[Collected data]
This design comes from an exercise in tuning for small area, a short achievable clock period and few clock cycles per item on the open sky130 flow, not from production work. Where RTL was checked, it was by simulation tests only, not by an equivalence proof against the original.

Setup of oak:
==> flow/design.v <==
module aes_sbox_q1 (
    input  wire [7:0]  a,
    output wire [11:0] m
);
    function [3:0] gf16_mul(input [3:0] p, input [3:0] q);
        reg [6:0] t;
        begin
            t = ({3'b0, p} & {7{q[0]}}) ^ ({2'b0, p, 1'b0} & {7{q[1]}}) ^
                ({1'b0, p, 2'b0} & {7{q[2]}}) ^ ({p, 3'b0} & {7{q[3]}});
            if (t[6]) t = t ^ 7'b1001100;
            if (t[5]) t = t ^ 7'b0100110;
            if (t[4]) t = t ^ 7'b0010011;
            gf16_mul = t[3:0];
        end
    endfunction
    wire [7:0] c;
    assign c[0] = a[0] ^ a[5] ^ a[7];
    assign c[1] = a[2];
    assign c[2] = a[2] ^ a[3] ^ a[4] ^ a[5] ^ a[6] ^ a[7];
    assign c[3] = a[3] ^ a[4];
    assign c[4] = a[4] ^ a[5] ^ a[6];
    assign c[5] = a[1] ^ a[4] ^ a[6] ^ a[7];
    assign c[6] = a[2] ^ a[3] ^ a[5] ^ a[7];
    assign c[7] = a[5] ^ a[7];
    wire [3:0] ah = c[7:4];
    wire [3:0] al = c[3:0];
    wire [3:0] d  = gf16_mul(gf16_mul(ah, ah), 4'd8) ^ gf16_mul(ah, al) ^ gf16_mul(al, al);
    assign m = {ah, ah ^ al, d};
endmodule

▸ **Task item**: Give an exact transcription of the data shown above.

▸ **Output for this task**:
This design comes from an exercise in tuning for small area, a short achievable clock period and few clock cycles per item on the open sky130 flow, not from production work. Where RTL was checked, it was by simulation tests only, not by an equivalence proof against the original.

Setup of oak:
==> flow/design.v <==
module aes_sbox_q1 (
    input  wire [7:0]  a,
    output wire [11:0] m
);
    function [3:0] gf16_mul(input [3:0] p, input [3:0] q);
        reg [6:0] t;
        begin
            t = ({3'b0, p} & {7{q[0]}}) ^ ({2'b0, p, 1'b0} & {7{q[1]}}) ^
                ({1'b0, p, 2'b0} & {7{q[2]}}) ^ ({p, 3'b0} & {7{q[3]}});
            if (t[6]) t = t ^ 7'b1001100;
            if (t[5]) t = t ^ 7'b0100110;
            if (t[4]) t = t ^ 7'b0010011;
            gf16_mul = t[3:0];
        end
    endfunction
    wire [7:0] c;
    assign c[0] = a[0] ^ a[5] ^ a[7];
    assign c[1] = a[2];
    assign c[2] = a[2] ^ a[3] ^ a[4] ^ a[5] ^ a[6] ^ a[7];
    assign c[3] = a[3] ^ a[4];
    assign c[4] = a[4] ^ a[5] ^ a[6];
    assign c[5] = a[1] ^ a[4] ^ a[6] ^ a[7];
    assign c[6] = a[2] ^ a[3] ^ a[5] ^ a[7];
    assign c[7] = a[5] ^ a[7];
    wire [3:0] ah = c[7:4];
    wire [3:0] al = c[3:0];
    wire [3:0] d  = gf16_mul(gf16_mul(ah, ah), 4'd8) ^ gf16_mul(ah, al) ^ gf16_mul(al, al);
    assign m = {ah, ah ^ al, d};
endmodule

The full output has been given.